Confirming in vivo PPIX function via synthetic PPIX administration to bees

While work was being done to express PPIX in our bacteria, we needed to ensure that the PPIX would have the desired effect of diminishing spore load in the bees without having a significant toxic effect on the bees.

To address PPIX-spore-bee interactions, we set up a PPIX feed experiment. We collected six cages of about 30-45 bees from our team hive. Given the difficulties associated with collecting bees, it was not possible to know exactly how many bees we had in each cage while they were alive. We administered different conditions whereby two cages were control cages, two were solvent system feed, and two were PPIX substituted feed. One cage in each treatment contained healthy bees whilst the other contained N. ceranae infected bees. It is important to note that after the N. ceranae infection was initiated in the bees, they were given one day to recover while being fed sugar water and to let the infection settle into their system before commencing the treatment. The experiment was started the next day. The bees were appropriately segregated to avoid cross contamination and were subsequently monitored for 10 days. Every 24 hours, any dead bees were collected and catalogued while the conditions of each cage were documented.
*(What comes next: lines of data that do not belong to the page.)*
==> design/flow/design.v <==
`timescale 1ns / 1ps
module Barrel_shift_sel(
input [4:0] shift_amnt,
input L_R, 
input [31:0] shift_str,
output reg [31:0] shifted_str
    );
    reg [31:0] state,state0,state1,state2,state3,state4;
    always @* begin
    if( L_R )begin
    state  = shift_str;
    state0  = shift_amnt[0]?{state[30:0],state[31]}:state;
    state1  = shift_amnt[1]?{state0[29:0],state0[31:30]}:state0;
    state2  = shift_amnt[2]?{state1[27:0],state1[31:28]}:state1;
    state3  = shift_amnt[3]?{state2[23:0],state2[31:24]}:state2;
    state4  = shift_amnt[4]?{state3[15:0],state3[31:16]}:state3;
    end 
    else begin
    state  = shift_str;
    state0  = shift_amnt[0]?{state[0],state[31:1]}:state;
    state1  = shift_amnt[1]?{state0[1:0],state0[31:2]}:state0;
    state2  = shift_amnt[2]?{state1[3:0],state1[31:4]}:state1;
    state3  = shift_amnt[3]?{state2[7:0],state2[31:8]}:state2;
    state4  = shift_amnt[4]?{state3[15:0],state3[31:16]}:state3;
    end 
    shifted_str = state4;
    end
endmodule
==> design/flow/run.sh <==
#!/bin/bash
# OpenROAD 26Q1-2900-gdf79404cd8, Yosys 0.63+post, stock flow scripts
make -C /OpenROAD-flow-scripts/flow DESIGN_CONFIG=/design/flow/config.mk WORK_HOME=/design/flow/orfs finish
==> design/flow/config.mk <==
export PLATFORM = sky130hd
export DESIGN_NAME = Barrel_shift_sel
export DESIGN_NICKNAME = Barrel_shift_sel
export VERILOG_FILES = /design/flow/design.v
export SDC_FILE = /design/flow/constraint.sdc
export NUM_CORES = 4
export LEC_CHECK = 1
export CORE_UTILIZATION = 50
==> design/flow/constraint.sdc <==
current_design Barrel_shift_sel

set clk_period 4.8
set clk_io_pct 0.2

create_clock -name clk0 -period $clk_period

set non_clock_inputs [all_inputs -no_clocks]
set_input_delay [expr $clk_period * $clk_io_pct] -clock clk0 $non_clock_inputs
set_output_delay [expr $clk_period * $clk_io_pct] -clock clk0 [all_outputs]
==> results.sh <==
# source this file to load flow results
export IMPL_setup_viol=0
export IMPL_ys_seq_share=0
export IMPL_status="complete, no violations"
export IMPL_crit_path_end_kind="primary output"
export IMPL_avgSynthCellArea_um2=7.81
export IMPL_seq_cell_count=0
export IMPL_yosysWarnings=1
export IMPL_clockPowerShare=0
export IMPL_p_sw_frac=0.531
export IMPL_antenna_found_initial=0
export IMPL_hold_class="in -> out"
export IMPL_final_cells=659
export IMPL_fillers=660
export IMPL_grt_pass1_wl_um=26400
export IMPL_rsz0062_at_grt="no"
export IMPL_ant_nets=0
export IMPL_power_internal_mw=0.302
export IMPL_cp_max_fo=7
export IMPL_drt_total_wl_um=17300
export IMPL_antenna_cells=0
export IMPL_cts_setup_buffers=0
export IMPL_syn2layout_area_growth_pct=19.6
export IMPL_syn_cell_area_um2=3950
export IMPL_layout_drive_gt1_share=0.197
export IMPL_dpl_cell_count=659
export IMPL_setup_tns_ns=0
export IMPL_route_detailed_drc=0
export IMPL_initial_core_util=0.513
export IMPL_seq_area_um2=0
export IMPL_drt_pass1_iterations=6
export IMPL_tool_warnings=33
export IMPL_hold_violations=0
export IMPL_hold_depth=5
export IMPL_critPathKind="in -> out"
export IMPL_vias=5055
export IMPL_start_kind="input port"
export IMPL_sequentialPowerShare=0
export IMPL_coreArea_um2=7690
export IMPL_synth_distinct_cells=44
export IMPL_num_rows=32
export IMPL_via_per_inst=7.67
export IMPL_globalplace_congestion=1.11
export IMPL_combinationalPowerShare=1.000
export IMPL_post_route_min_period_ns=4.65
export IMPL_grt_usage=0.434
export IMPL_syn_inst=505
export IMPL_wl_per_cell_um=26.3
export IMPL_cts_resized=0
export IMPL_cp_required_ns=3.84
export IMPL_clock_fmax_mhz=215
export IMPL_hold_end="shifted_str[16]"
export IMPL_drt_iter0_markers=577
export IMPL_hpwl_um=13600
export IMPL_dieArea_um2=8250
export IMPL_ys_chip_area_um2=3950
export IMPL_grt_overflow_total=0
export IMPL_maxSlewHeadroom=0.406
export IMPL_grt_max_degree=60
export IMPL_die_w_um=90.8
export IMPL_p_per_area_nw_per_um2=136
export IMPL_yosys_cells=505
export IMPL_drv_cap=0
export IMPL_critPathArrivalTime_ns=3.69
export IMPL_clock_buffers=0
export IMPL_ios=70
export IMPL_drv_slew=0
export IMPL_io_buffers=70
export IMPL_worst_slew_pin_slew_ns=0.888
export IMPL_power_leakage_nw=1.58
export IMPL_fin_crit_sh=0.969
export IMPL_dieHeight_um=90.8
export IMPL_hold_path_startpoint="shift_amnt[0]"
export IMPL_p_switching_mw=0.341
export IMPL_vdd_ir_drop_max_uv=86.2
export IMPL_grt_pass1_vias=4643
export IMPL_postCtsHoldBufs=0
layout make-up:
cell class,count,area (um2),share of cell area
multi-input cells,454,3640,0.770
inverters,1,3.75,0.000795
well taps,102,128,0.0270
repair buffers,102,952,0.202
stage by stage:
step                hold slack [ns]  cell area (um2)   util  power (mW)  worst slack [ns]
finish                         3.13             4720  0.614       0.643             0.147
global route                   3.17             4720  0.614       0.679            0.0253
CTS                            3.09             4710  0.613       0.620            0.0431
detailed placement             3.09             4710  0.613       0.618            0.0600
global placement               3.10             4710  0.613       0.618            0.0587
floorplan                      2.03             3950      -       0.367              1.23
cell families (layout without fill, tap and decap cells):
kind of cell           after synthesis  after routing  synth area share
AND-OR/OR-AND                       57             57             0.116
AND/OR/NAND/NOR                    291            291             0.395
buffers and inverters               51            103            0.0802
multiplexers                       106            106             0.409
metal layers:
metal / wire, um / part of all wire / global-route usage
met5: 0 / 0 / 0
met1: 6550 / 0.38 / 0.606
met2: 7130 / 0.41 / 0.612
met3: 2590 / 0.15 / 0.160
met4: 1060 / 0.061 / 0.189
cells in the mapped netlist, drive strengths merged, types with 11 or more instances:
cell    count  area share
buf        24       0.055
clkbuf     26       0.025
mux2       29       0.085
mux2i      37       0.094
mux4       40        0.23
nor2       58       0.060
nor2b      13       0.021
nor3      134        0.17
nor4       55       0.087
o22ai      20       0.032
o32ai      11       0.031
worst max-delay path by stage:
stage                         start         endpoint  slack, ns  cells after the start
after global routing  shift_amnt[3]  shifted_str[30]       0.03                      9
after CTS             shift_amnt[3]   shifted_str[2]       0.04                      8
final                 shift_str[25]   shifted_str[2]       0.15                      7
worst max-delay path, cell delays in order:
cell and delay [ns]:
clkdlybuf4s50_1 0.60, mux2i_1 0.12, a22oi_1 0.62, nor4b_2 0.52, nor3_1 0.11, nor3_1 0.26, clkdlybuf4s50_1 0.50
power by group through the flow:
stage	clock network [mW]	logic, mW	registers, mW
finish	0	0.643	0
global route	0	0.679	0
CTS	0	0.620	0
layout by cell type (no fill, tap or decap), types with 2 or more instances in the layout:
master / count
or4_1: 2
a22oi_1: 4
nor2_2: 4
nor4b_1: 5
nor3_1: 134
nor4_1: 55
clkdlybuf4s50_1: 66
mux2i_1: 37
o32ai_1: 9
buf_12: 2
nand2b_1: 3
buf_2: 3
a211oi_1: 6
a221oi_1: 2
o2bb2a_1: 2
o41ai_1: 2
o22ai_1: 20
o31ai_1: 2
or3_1: 2
and2_1: 6
mux2_1: 7
mux4_1: 2
nor3b_1: 6
buf_4: 30
o21ai_0: 2
a2111oi_1: 2
a2111oi_0: 2
nor2_1: 53
mux2_2: 20
nor2b_1: 12
a22o_1: 2
mux2_4: 2
or2_2: 2
mux4_2: 38
Power figures rest on the tool's default switching activity, not on a simulated workload.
Bee activity and behaviour was also documented during these check-ins. Observations included: bee activity level, cleanliness, appetite and general health appearance.

For the control group, the sugar feed consisted of 2M sucrose solution administered through 15 ml plastic centrifuge tubes with holes in the bottom. The solvent system feed was going to inform whether the bees could tolerate the PPIX solvent (1:1 0.1 M Tris and 10 mg/L EtOH) in their feed. It was administered in a 50:50 ratio with the sugar feed in the same way as the control bees. Essentially, the administration route needed to be confirmed as viable and non-toxic to the bees. As for the PPIX substituted feed, we were observing whether PPIX did indeed have a role to play in diminishing N. ceranae spore counts in the bees. To observe PPIX spore interactions, we mixed equal parts sugar feed and 50 mg/L PPIX (80 μM) in the solvent system. This was fed in the same manner as the other conditions.

After the experiment was concluded, 25% population triplicates of bees were collected from every experimental group and counted. To count spores in bees, we homogenized the bees in PBS (in a 1ml PBS: 1 bee ratio), filtered the resulting liquid and counted the spores via standard hemocytometer techniques.

What we found was that the PPIX solvent system was well tolerated by the bees and did not manifest in any observable signs of toxicity. It also had no effect on spore inactivation on its own. Additionally, we observed a statistically significant decrease in nosema spore counts in PPIX treated N. ceranae infected bees when compared to the sugar fed control bees. The treatment decreased spore loads to a healthy threshold. There was a 2 order of magnitude decrease in spore loads between PPIX treated infected bees and control infected bees (from millions of spores to tens of thousands of spores). This experiment confirmed the hypothesis that PPIX is effective in reducing N. ceranae spore load.

References

[1] S. J. Kwon, A. L. de Boer, R. Petri and C. Schmidt-Dannert, "High-Level Production of Porphyrins in Metabolically Engineered Escherichia coli: System Extension of a Pathway Assembled from Overexpressed Genes Involved in Heme Biosynthesis," Applied and Environmental Microbiology , vol. 69, no. 8, pp. 4875-4883, 2003.

[2] J. Zhang, K. Zhen, J. Chen and G. Du, "Optimization of the heme biosynthesis pathway for the production of 5-aminolevulinic acid in Escherichia coli," Scientific Reports , vol. 5, no. 8584, pp. 1-7, 2015.